50 Years of Growth – April ’26
| Healing Through the Land |
Long before Queens County Farm Museum became a public cultural institution, this land was part of the historic Creedmoor Psychiatric Center campus, an institution founded on the belief that environment, routine, and meaningful work could support healing.
As explored in Christopher Payne’s book Asylum with a foreword by Oliver Sacks, facilities like Creedmoor once incorporated farming and gardening into daily life. Patients worked the land, tended crops, and spent time outdoors; activities that, for some, offered a sense of purpose, calm, and connection.
By the mid-20th century, however, this model began to unravel. What began as a high-minded ideal to support healing through structured work and meaningful connection to nature gradually eroded. In many institutions, these noble intentions devolved into routine labor, carried out within overcrowded, often under-resourced systems where the original therapeutic purpose was largely lost.
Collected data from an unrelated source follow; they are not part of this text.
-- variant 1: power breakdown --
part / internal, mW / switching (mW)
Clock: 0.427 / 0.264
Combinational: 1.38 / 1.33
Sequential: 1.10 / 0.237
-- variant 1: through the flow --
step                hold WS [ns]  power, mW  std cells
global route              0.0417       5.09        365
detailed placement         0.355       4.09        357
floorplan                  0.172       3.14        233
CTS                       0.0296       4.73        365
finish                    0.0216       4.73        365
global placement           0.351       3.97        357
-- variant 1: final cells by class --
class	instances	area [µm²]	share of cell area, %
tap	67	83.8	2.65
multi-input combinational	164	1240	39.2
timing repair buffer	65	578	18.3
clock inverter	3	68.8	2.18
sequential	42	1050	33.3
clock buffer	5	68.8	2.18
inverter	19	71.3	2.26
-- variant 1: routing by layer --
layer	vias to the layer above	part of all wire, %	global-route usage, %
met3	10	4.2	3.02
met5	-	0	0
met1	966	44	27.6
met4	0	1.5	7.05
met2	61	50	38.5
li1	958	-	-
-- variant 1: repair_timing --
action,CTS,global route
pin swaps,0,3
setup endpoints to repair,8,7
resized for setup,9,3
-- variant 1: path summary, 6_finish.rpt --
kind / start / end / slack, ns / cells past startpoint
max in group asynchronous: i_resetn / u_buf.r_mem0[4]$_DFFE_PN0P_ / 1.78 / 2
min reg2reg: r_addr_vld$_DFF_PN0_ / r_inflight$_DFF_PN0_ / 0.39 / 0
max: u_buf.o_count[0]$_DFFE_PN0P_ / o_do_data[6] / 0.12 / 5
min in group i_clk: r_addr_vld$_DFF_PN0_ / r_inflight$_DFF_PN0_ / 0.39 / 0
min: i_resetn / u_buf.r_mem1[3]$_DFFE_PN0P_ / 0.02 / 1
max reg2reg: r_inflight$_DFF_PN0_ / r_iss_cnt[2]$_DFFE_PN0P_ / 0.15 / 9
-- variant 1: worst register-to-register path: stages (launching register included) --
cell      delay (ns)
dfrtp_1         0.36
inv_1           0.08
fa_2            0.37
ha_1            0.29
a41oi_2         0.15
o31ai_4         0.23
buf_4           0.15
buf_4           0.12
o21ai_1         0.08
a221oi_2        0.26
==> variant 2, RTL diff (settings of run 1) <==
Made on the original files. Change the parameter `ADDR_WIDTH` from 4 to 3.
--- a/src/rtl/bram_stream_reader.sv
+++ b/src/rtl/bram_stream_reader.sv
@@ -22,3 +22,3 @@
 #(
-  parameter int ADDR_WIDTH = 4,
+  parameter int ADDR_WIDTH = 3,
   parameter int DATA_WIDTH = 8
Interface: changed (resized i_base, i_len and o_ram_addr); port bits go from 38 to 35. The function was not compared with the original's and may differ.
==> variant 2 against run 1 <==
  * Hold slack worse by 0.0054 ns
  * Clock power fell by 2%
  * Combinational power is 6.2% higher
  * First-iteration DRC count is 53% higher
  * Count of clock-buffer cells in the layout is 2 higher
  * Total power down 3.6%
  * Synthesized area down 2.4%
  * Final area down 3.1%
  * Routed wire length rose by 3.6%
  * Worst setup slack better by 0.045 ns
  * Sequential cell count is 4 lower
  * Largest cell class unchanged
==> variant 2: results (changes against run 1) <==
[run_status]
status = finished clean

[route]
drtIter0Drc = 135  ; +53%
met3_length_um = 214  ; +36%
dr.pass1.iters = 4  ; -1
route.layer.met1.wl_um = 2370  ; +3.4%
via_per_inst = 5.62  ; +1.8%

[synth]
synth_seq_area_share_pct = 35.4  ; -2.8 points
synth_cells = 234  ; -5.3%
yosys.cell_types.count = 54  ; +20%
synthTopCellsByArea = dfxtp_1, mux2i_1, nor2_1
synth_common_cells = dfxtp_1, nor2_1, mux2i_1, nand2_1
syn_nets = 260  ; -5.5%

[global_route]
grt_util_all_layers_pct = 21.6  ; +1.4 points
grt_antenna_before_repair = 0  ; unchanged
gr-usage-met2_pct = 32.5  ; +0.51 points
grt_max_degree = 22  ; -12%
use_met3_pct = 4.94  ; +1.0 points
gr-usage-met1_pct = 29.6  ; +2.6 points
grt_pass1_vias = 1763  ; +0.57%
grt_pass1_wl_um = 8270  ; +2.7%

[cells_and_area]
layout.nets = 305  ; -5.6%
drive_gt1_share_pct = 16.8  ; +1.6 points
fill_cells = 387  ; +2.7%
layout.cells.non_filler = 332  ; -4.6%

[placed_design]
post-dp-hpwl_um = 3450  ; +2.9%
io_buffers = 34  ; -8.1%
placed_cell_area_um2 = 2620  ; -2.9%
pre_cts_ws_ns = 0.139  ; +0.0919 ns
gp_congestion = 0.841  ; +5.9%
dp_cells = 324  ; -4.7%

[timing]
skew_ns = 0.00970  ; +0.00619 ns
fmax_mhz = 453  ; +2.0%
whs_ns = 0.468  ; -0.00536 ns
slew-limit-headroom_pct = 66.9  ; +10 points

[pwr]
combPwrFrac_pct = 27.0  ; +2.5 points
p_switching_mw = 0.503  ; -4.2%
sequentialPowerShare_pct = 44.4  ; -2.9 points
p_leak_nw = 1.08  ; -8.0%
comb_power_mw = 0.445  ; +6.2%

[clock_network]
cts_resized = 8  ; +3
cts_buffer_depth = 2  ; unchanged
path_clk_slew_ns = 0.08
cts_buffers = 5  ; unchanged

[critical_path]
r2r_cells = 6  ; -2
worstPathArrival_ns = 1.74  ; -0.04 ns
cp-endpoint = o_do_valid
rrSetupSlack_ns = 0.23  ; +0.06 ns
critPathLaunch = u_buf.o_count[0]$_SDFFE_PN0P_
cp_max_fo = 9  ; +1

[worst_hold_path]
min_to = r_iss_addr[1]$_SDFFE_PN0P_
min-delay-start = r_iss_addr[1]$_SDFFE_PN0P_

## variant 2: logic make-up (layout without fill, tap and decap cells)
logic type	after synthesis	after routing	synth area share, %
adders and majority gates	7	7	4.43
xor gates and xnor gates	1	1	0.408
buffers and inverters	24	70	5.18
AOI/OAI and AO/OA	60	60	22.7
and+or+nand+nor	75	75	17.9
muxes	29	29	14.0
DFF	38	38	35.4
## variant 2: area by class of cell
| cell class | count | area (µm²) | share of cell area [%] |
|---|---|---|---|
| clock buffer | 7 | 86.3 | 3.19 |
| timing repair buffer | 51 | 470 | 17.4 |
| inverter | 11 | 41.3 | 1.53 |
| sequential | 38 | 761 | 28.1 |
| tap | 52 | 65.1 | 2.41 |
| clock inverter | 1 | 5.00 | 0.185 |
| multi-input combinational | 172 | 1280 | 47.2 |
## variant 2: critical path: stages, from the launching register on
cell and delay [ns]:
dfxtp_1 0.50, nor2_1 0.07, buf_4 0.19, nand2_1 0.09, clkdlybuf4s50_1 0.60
At the same time, broader changes in psychiatric care began to reshape the system. The deinstitutionalization movement of the 1950s through the 1970s led to the closure or downsizing of many large state hospitals, driven by new medications and growing awareness of institutional conditions. As documented in Susan Sheehan’s Pulitzer Prize-winning book Is There No Place on Earth for Me?, the results were deeply mixed; while many patients gained “freedom,” many others were left without adequate support, structure, or the meaningful daily engagement that farm and gardening work provided.
Remnants of this earlier chapter still exist here at Queens Farm.
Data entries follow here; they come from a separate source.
`config.mk`:
```
export PLATFORM = sky130hd
export DESIGN_NAME = sum_accumulator_flat
export DESIGN_NICKNAME = d
export VERILOG_FILES = /design/src/rtl/sum_acc_pkg.sv /design/src/rtl/sum_accumulator_if.sv /design/src/rtl/sum_accumulator_acc_add_sat.sv /design/src/rtl/sum_accumulator.sv /design/src/flat_wrapper.sv
export SDC_FILE = /design/constraint.sdc
export NUM_CORES = 1
export LEC_CHECK = 0
export ABC_CLOCK_PERIOD_IN_PS = 4100
export CAP_MARGIN = 20
export CORE_MARGIN = 1.5
export CORE_UTILIZATION = 45
export DETAILED_ROUTE_END_ITERATION = 10
export PLACE_DENSITY = 0.74
export SYNTH_ARGS = -nofsm -noshare
export SYNTH_HDL_FRONTEND = slang
export SYNTH_HIERARCHICAL = 1
export SYNTH_SLANG_ARGS = --single-unit
```
`constraint.sdc`:
```
create_clock -name clk -period 4.1 [get_ports clk]
set_input_delay 0.41 -clock clk [delete_from_list [all_inputs] [get_ports clk]]
set_output_delay 0.41 -clock clk [all_outputs]
set_load 0.005 [all_outputs]
```
`src/rtl/sum_acc_pkg.sv`:
```
// Shared types and defaults for the sum_accumulator block.
// Latency: n/a (declarations only).
// Backpressure: n/a.
//
// Contents: FSM state enum, default widths/batch size, count-width helper.
package sum_acc_pkg;

  typedef enum logic [1:0] {
    IDLE  = 2'd0,  // no samples in the current batch
    ACCUM = 2'd1,  // batch partially filled
    HOLD  = 2'd2   // completed batch presented on the output
  } state_t;

  localparam int DEF_IN_W    = 4;
  localparam int DEF_ACC_W   = 8;
  localparam int DEF_CNT_MAX = 8;

  // Width needed to hold a sample count in the range 0..cnt_max.
  function automatic int cnt_w(input int cnt_max);
    return $clog2(cnt_max + 1);
  endfunction

endpackage

```
`src/rtl/sum_accumulator_if.sv`:
```
// Handshake bundle between the adder-side producer, the accumulator and the result consumer.
// Latency: n/a (wires only).
// Backpressure: in_ready throttles the sample channel, out_ready holds the result channel.
//
// Signals:
//   in_valid/in_ready/in_sum            sample channel (producer -> accumulator)
//   out_valid/out_ready/out_acc/
//   out_count/out_ovf                   result channel (accumulator -> consumer)
// Modports: master = environment side (producer + consumer), slave = accumulator.
interface sum_accumulator_if
  import sum_acc_pkg::*;
#(
  parameter int IN_W    = DEF_IN_W,
  parameter int ACC_W   = DEF_ACC_W,
  parameter int CNT_MAX = DEF_CNT_MAX
) ();

  localparam int CNT_W = cnt_w(CNT_MAX);

  logic             in_valid;
  logic             in_ready;
  logic [IN_W-1:0]  in_sum;
  logic             out_valid;
  logic             out_ready;
  logic [ACC_W-1:0] out_acc;
  logic [CNT_W-1:0] out_count;
  logic             out_ovf;

  modport master (
    output in_valid, in_sum, out_ready,
    input  in_ready, out_valid, out_acc, out_count, out_ovf
  );

  modport slave (
    input  in_valid, in_sum, out_ready,
    output in_ready, out_valid, out_acc, out_count, out_ovf
  );

endinterface

```
`src/rtl/sum_accumulator_acc_add_sat.sv`:
```
// Combinational accumulator adder: acc + zero-extended sample, with carry-out.
// Latency: 0 cycles (pure combinational).
// Backpressure: none.
//
// Ports: i_acc (ACC_W), i_sum (IN_W) in; o_next_acc (ACC_W), o_carry out.
// Build option SUM_ACCUMULATOR_SATURATE_EN: on carry-out the result clamps to all-ones
// instead of wrapping.
module acc_add_sat #(
  parameter int IN_W  = 4,
  parameter int ACC_W = 8
) (
  input  logic [ACC_W-1:0] i_acc,
  input  logic [IN_W-1:0]  i_sum,
  output logic [ACC_W-1:0] o_next_acc,
  output logic             o_carry
);

  localparam int SUM_W = ACC_W + 1;

  logic [ACC_W:0] w_wide;

  // One extra bit so the carry-out is visible without a separate compare.
  assign w_wide  = {1'b0, i_acc} + SUM_W'(i_sum);
  assign o_carry = w_wide[ACC_W];

`ifdef SUM_ACCUMULATOR_SATURATE_EN
  // Once clamped, acc stays at all-ones: any further non-zero add carries again.
  assign o_next_acc = o_carry ? {ACC_W{1'b1}} : w_wide[ACC_W-1:0];
`else
  assign o_next_acc = w_wide[ACC_W-1:0];
`endif

endmodule

```
`src/rtl/sum_accumulator.sv`:
```
// Batch accumulator for adder sums: totals CNT_MAX samples, then presents total/count/overflow.
// Latency: out_valid rises one cycle after the edge that accepts the last sample of a batch.
// Backpressure: result held while out_ready=0; in_ready=0 in HOLD and during clear (no bypass).
//
// Ports: clk, rst_n (sync, active-low), clear (sync batch abort), bus (sum_accumulator_if.slave).
// Build option SUM_ACCUMULATOR_SATURATE_EN: saturate acc instead of wrapping (see acc_add_sat).
module sum_accumulator
  import sum_acc_pkg::*;
#(
  parameter int IN_W    = DEF_IN_W,
  parameter int ACC_W   = DEF_ACC_W,
  parameter int CNT_MAX = DEF_CNT_MAX
) (
  input  logic             clk,
  input  logic             rst_n,
  input  logic             clear,
  sum_accumulator_if.slave bus
);

  localparam int CNT_W = cnt_w(CNT_MAX);
  localparam logic [CNT_W-1:0] CNT_LAST = CNT_W'(CNT_MAX);

  state_t           r_state, w_state_nxt;
  logic [ACC_W-1:0] r_acc, w_acc_nxt;
  logic [CNT_W-1:0] r_cnt, w_cnt_nxt;
  logic             r_ovf, w_ovf_nxt;
  logic             r_out_vld;

  logic             w_in_rdy;
  logic             w_accept;
  logic [CNT_W-1:0] w_cnt_inc;
  logic [ACC_W-1:0] w_add_acc;
  logic             w_add_carry;

  acc_add_sat #(
    .IN_W  (IN_W),
    .ACC_W (ACC_W)
  ) u_add (
    .i_acc      (r_acc),
    .i_sum      (bus.in_sum),
    .o_next_acc (w_add_acc),
    .o_carry    (w_add_carry)
  );

  assign w_in_rdy  = (r_state != HOLD) && !clear;
  assign w_accept  = bus.in_valid && w_in_rdy;
  assign w_cnt_inc = r_cnt + CNT_W'(1);

  // Next-state / datapath
  always_comb begin
    w_state_nxt = r_state;
    w_acc_nxt   = r_acc;
    w_cnt_nxt   = r_cnt;
    w_ovf_nxt   = r_ovf;

    if (clear) begin
      w_state_nxt = IDLE;
      w_acc_nxt   = '0;
      w_cnt_nxt   = '0;
      w_ovf_nxt   = 1'b0;
    end else begin
      case (r_state)
        IDLE: begin
          if (w_accept) begin
            // First sample loads directly; nothing to add to.
            w_acc_nxt   = ACC_W'(bus.in_sum);
            w_cnt_nxt   = CNT_W'(1);
            w_ovf_nxt   = 1'b0;
            w_state_nxt = (CNT_MAX == 1) ? HOLD : ACCUM;
          end
        end
        ACCUM: begin
          if (w_accept) begin
            w_acc_nxt = w_add_acc;
            w_cnt_nxt = w_cnt_inc;
            w_ovf_nxt = r_ovf | w_add_carry;
            if (w_cnt_inc == CNT_LAST) begin
              w_state_nxt = HOLD;
            end
          end
        end
        HOLD: begin
          // out_valid is high throughout HOLD, so out_ready alone completes the handshake.
          if (bus.out_ready) begin
            w_state_nxt = IDLE;
            w_acc_nxt   = '0;
            w_cnt_nxt   = '0;
            w_ovf_nxt   = 1'b0;
          end
        end
        default: begin
          w_state_nxt = IDLE;
          w_acc_nxt   = '0;
          w_cnt_nxt   = '0;
          w_ovf_nxt   = 1'b0;
        end
      endcase
    end
  end

  // State register
  always_ff @(posedge clk) begin
    if (!rst_n) begin
      r_state   <= IDLE;
      r_acc     <= '0;
      r_cnt     <= '0;
      r_ovf     <= 1'b0;
      r_out_vld <= 1'b0;
    end else begin
      r_state   <= w_state_nxt;
      r_acc     <= w_acc_nxt;
      r_cnt     <= w_cnt_nxt;
      r_ovf     <= w_ovf_nxt;
      // Registered copy of (state==HOLD) so out_valid comes straight from a flop.
      r_out_vld <= (w_state_nxt == HOLD);
    end
  end

  assign bus.in_ready  = w_in_rdy;
  assign bus.out_valid = r_out_vld;
  assign bus.out_acc   = r_acc;
  assign bus.out_count = r_cnt;
  assign bus.out_ovf   = r_ovf;

endmodule

```
`src/flat_wrapper.sv`:
```
// flat-port wrapper written by rule: the top's interface ports become plain ports
module sum_accumulator_flat import sum_acc_pkg::*;
#(
  parameter int IN_W    = DEF_IN_W,
  parameter int ACC_W   = DEF_ACC_W,
  parameter int CNT_MAX = DEF_CNT_MAX
)
  (clk, rst_n, clear, bus_in_valid, bus_in_sum, bus_out_ready, bus_in_ready, bus_out_valid, bus_out_acc, bus_out_count, bus_out_ovf);
  sum_accumulator_if #(.IN_W(IN_W), .ACC_W(ACC_W), .CNT_MAX(CNT_MAX)) bus_i ();
  input  logic clk;
  input  logic rst_n;
  input  logic clear;
  input wire logic [$bits(bus_i.in_valid)-1:0] bus_in_valid;
  input wire logic [$bits(bus_i.in_sum)-1:0] bus_in_sum;
  input wire logic [$bits(bus_i.out_ready)-1:0] bus_out_ready;
  output wire logic [$bits(bus_i.in_ready)-1:0] bus_in_ready;
  output wire logic [$bits(bus_i.out_valid)-1:0] bus_out_valid;
  output wire logic [$bits(bus_i.out_acc)-1:0] bus_out_acc;
  output wire logic [$bits(bus_i.out_count)-1:0] bus_out_count;
  output wire logic [$bits(bus_i.out_ovf)-1:0] bus_out_ovf;
  assign bus_i.in_valid = bus_in_valid;
  assign bus_i.in_sum = bus_in_sum;
  assign bus_i.out_ready = bus_out_ready;
  assign bus_in_ready = bus_i.in_ready;
  assign bus_out_valid = bus_i.out_valid;
  assign bus_out_acc = bus_i.out_acc;
  assign bus_out_count = bus_i.out_count;
  assign bus_out_ovf = bus_i.out_ovf;
  sum_accumulator #(.IN_W(IN_W), .ACC_W(ACC_W), .CNT_MAX(CNT_MAX)) u_core (.clk(clk), .rst_n(rst_n), .clear(clear), .bus(bus_i));
endmodule
```
==> out/metrics.cfg, run 1 <==
[outcome]
status = completed

[logic_synthesis]
yosys.area.top_type = dfxtp_1
synth_nets = 133
async_flop_share_pct = 0
syn_area_um2 = 960
synth_warnings = 6
synthTopCellsByArea = dfxtp_1 (33%), a21oi_1 (9.4%), ha_1 (6.5%), nand2_1 (5.5%), nor2_1 (4.7%)
synth_top_area_share_pct = 33.4
syn_inst = 118
yosysMostFrequentCell = a21oi_1
ys_ff_latch = 16
yosysUniqueCellTypes = 35
syn_area_per_cell_um2 = 8.13
synthFlopType = dfxtp_1
ys_seq_area_share_pct = 33.4
yosys-top-cells-count = a21oi_1 (18), dfxtp_1 (16), nand2_1 (14)
synth-edff-count = 0

[sta]
period_needed_ns = 2.07
final-setup-viol-count = 0
rsz0062_at_grt = no
hold_ws_ns = 0.489
worst_pin_slew_ns = 0.445
setup-tns-final_ns = 0
finalMaxSlewViolations = 0
hold_violations = 0
finalClockSkew_ns = 0.00239
fmax_mhz = 483
finalCritPeriodShare_pct = 50.5
max-slew-margin-rel_pct = 70.3

[critical_path]
crit_arrival_ns = 2.28
required_ns = 4.31
rr_worst_depth = 7
reg2reg_to = u_core/bus.out_acc[6]$_SDFFE_PP0P_
critical_path_class = input port to register
r2r_setup_slack_ns = 2.27
endpoint = u_core/bus.out_acc[6]$_SDFFE_PP0P_
critPathCaptureType = register
crit_fanout = 3
r2r_start = u_core/bus.out_acc[0]$_SDFFE_PP0P_
startpoint = bus_in_sum[0]
crit_path_start_kind = input port

[finish]
finish.instance_area_um2 = 1210
n_antenna_cell = 0
syn2layout_area_growth_pct = 25.9
final_cells = 166
nets = 156
drive_above_1_share_pct = 3.60

[pwr]
ir_drop_mv = 0.198
total_power_mw = 0.277
power.leakage_nw = 0.437
power.density_nw_per_um2 = 229

[placement]
gp_congestion = 0.810
dpl.cell_count = 163
placed_cell_area_um2 = 1190
hpwl_mm = 1.51
io_buffers = 23

[die]
die_h_um = 49.2
core_area_um2 = 1980
rows = 16
dieArea_um2 = 2420
fp.dieW_um = 49.2
start_util_pct = 48.4
io_pins = 24

[drt]
via_per_inst = 5.33
vias = 885
drt-total-wl_mm = 2.05
drc = 0
first_pass_iters = 4
drtIter0Drc = 30
routedWlPerCell_um = 12.3
antenna_left = 0

[global_routing]
grt_max_degree = 13
grt_pass1_vias = 765
antenna_found_initial = 0
gr-total-overflow = 0
grt_pass1_wl_mm = 3.40
grt_use_total_pct = 18.0

[clock_network]
clkSinkCount = 16
numCtsBuffers = 3
cts-root-buf = clkbuf_4
postCtsHoldBufs = 0
postCtsSetupBuffers = 0
cts_tree = done
clk_latency_ns = 0.28
clk_path_buf_depth = 2
post_cts_resized = 0
clk_pin_slew_ns = 0.08
htree_levels = 1

[min_path]
hp-class = register to register
hold_path_depth = 2

[flow_run]
cap_viol_max_count = 0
Our cold frames, which are simple, ground-level growing structures used to extend the growing season, trace their lineage back to this therapeutic landscape. While the history is complex, it reflects a moment when access to nature and hands-on work were seen as essential to well-being.


Today, those same cold frames continue to serve a renewed purpose.
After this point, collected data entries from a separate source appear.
<file path="src/rtl/sram_controller_pkg.sv">
// Shared constants, FSM state encoding and halfword helper for the SRAM controller.
// No logic or latency of its own; it holds definitions only.
package sram_controller_pkg;

  localparam int          WORD_WIDTH      = 32;
  localparam int          SRAM_DATA_WIDTH = 16;
  localparam logic [31:0] MEM_BASE_ADDR   = 32'd1024;

  typedef enum logic [1:0] {
    S_IDLE = 2'd0,
    S_LOW  = 2'd1,
    S_HIGH = 2'd2,
    S_DONE = 2'd3
  } state_e;

  function automatic logic [SRAM_DATA_WIDTH-1:0] half_sel(
    input logic [WORD_WIDTH-1:0] word,
    input logic                  upper
  );
    half_sel = upper ? word[WORD_WIDTH-1:SRAM_DATA_WIDTH] : word[SRAM_DATA_WIDTH-1:0];
  endfunction

endpackage

</file>
<file path="src/rtl/sram_controller.sv">
// Splits each 32-bit MEM access into two 16-bit SRAM phases; ready returns after 2*(WAIT_CYCLES+1)+1 cycles.
// Backpressure: ready drops combinationally while a request is pending, freezing the pipeline until DONE.
module sram_controller
  import sram_controller_pkg::*;
#(
  parameter int WAIT_CYCLES = 1,
  parameter int SRAM_ADDR_W = 18
) (
  input  logic                       clk,
  input  logic                       rst,
  input  logic                       mem_w_en,
  input  logic                       mem_r_en,
  input  logic [WORD_WIDTH-1:0]      alu_res,
  input  logic [WORD_WIDTH-1:0]      Val_Rm,
  output logic [WORD_WIDTH-1:0]      res_data,
  output logic                       ready,
  output logic [SRAM_ADDR_W-1:0]     sram_addr,
  output logic [SRAM_DATA_WIDTH-1:0] sram_wdata,
  input  logic [SRAM_DATA_WIDTH-1:0] sram_rdata,
  output logic                       sram_we_n,
  output logic                       sram_oe_n
);

  if (WAIT_CYCLES < 1) begin : g_wait_chk
    $error("sram_controller: WAIT_CYCLES must be >= 1");
  end

  localparam int                CNT_W      = (WAIT_CYCLES < 2) ? 1 : $clog2(WAIT_CYCLES + 1);
  localparam logic [CNT_W-1:0]  CNT_LAST   = CNT_W'(WAIT_CYCLES);
  localparam logic [31:0]       BASE_WORDS = MEM_BASE_ADDR >> 2;

  state_e                       state_q, state_d;
  logic [CNT_W-1:0]             cnt_q, cnt_d;
  logic                         wr_q, wr_d;
  logic [SRAM_DATA_WIDTH-1:0]   lo_q, hi_q;

  logic                         req;
  logic                         phase_last;
  logic                         in_phase;
  logic                         upper;
  logic [SRAM_ADDR_W-2:0]       word_idx;

  assign req        = mem_w_en | mem_r_en;
  assign phase_last = (cnt_q == CNT_LAST);
  assign in_phase   = (state_q == S_LOW) || (state_q == S_HIGH);
  assign upper      = (state_q == S_HIGH);

  // Subtracting the base only touches address bits that survive into the halfword index,
  // so the word index is computed directly at SRAM width (wraps modulo 2^SRAM_ADDR_W).
  assign word_idx = alu_res[SRAM_ADDR_W:2] - BASE_WORDS[SRAM_ADDR_W-2:0];

  always_comb begin
    state_d = state_q;
    cnt_d   = cnt_q;
    wr_d    = wr_q;
    unique case (state_q)
      S_IDLE: begin
        if (req) begin
          state_d = S_LOW;
          cnt_d   = '0;
          wr_d    = mem_w_en;
        end
      end
      S_LOW: begin
        if (phase_last) begin
          state_d = S_HIGH;
          cnt_d   = '0;
        end else begin
          cnt_d = cnt_q + 1'b1;
        end
      end
      S_HIGH: begin
        if (phase_last) begin
          state_d = S_DONE;
          cnt_d   = '0;
        end else begin
          cnt_d = cnt_q + 1'b1;
        end
      end
      S_DONE: begin
        state_d = S_IDLE;
        cnt_d   = '0;
      end
      default: begin
        state_d = S_IDLE;
        cnt_d   = '0;
      end
    endcase
  end

  // The operation is latched at access start so a dropped request still finishes as the same kind.
  always_ff @(posedge clk or posedge rst) begin
    if (rst) begin
      state_q <= S_IDLE;
      cnt_q   <= '0;
      wr_q    <= 1'b0;
    end else begin
      state_q <= state_d;
      cnt_q   <= cnt_d;
      wr_q    <= wr_d;
    end
  end

  always_ff @(posedge clk or posedge rst) begin
    if (rst) begin
      lo_q <= '0;
      hi_q <= '0;
    end else if (!wr_q && phase_last) begin
      if (state_q == S_LOW) begin
        lo_q <= sram_rdata;
      end else if (state_q == S_HIGH) begin
        hi_q <= sram_rdata;
      end
    end
  end

  always_comb begin
    ready      = ~req | (state_q == S_DONE);
    res_data   = '0;
    sram_addr  = '0;
    sram_wdata = '0;
    sram_we_n  = 1'b1;
    sram_oe_n  = 1'b1;
    if (in_phase) begin
      sram_addr = {word_idx, upper};
      if (wr_q) begin
        sram_wdata = half_sel(Val_Rm, upper);
        // Write strobe rises on the last cycle of the phase so data/address are held past it.
        sram_we_n  = phase_last;
      end else begin
        sram_oe_n = 1'b0;
      end
    end else if ((state_q == S_DONE) && !wr_q) begin
      res_data = {hi_q, lo_q};
    end
  end

endmodule

</file>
They support our growing operations, seed our fields, and connect thousands of visitors each year to the rhythms of the natural world. What was once part of aclinical setting has come full circle as a space for public learning, reflection, and renewal.
At Queens Farm, we carry forward the best of that earlier idea: Connection to land, purpose, and care within a setting that is open, inclusive, and grounded in community.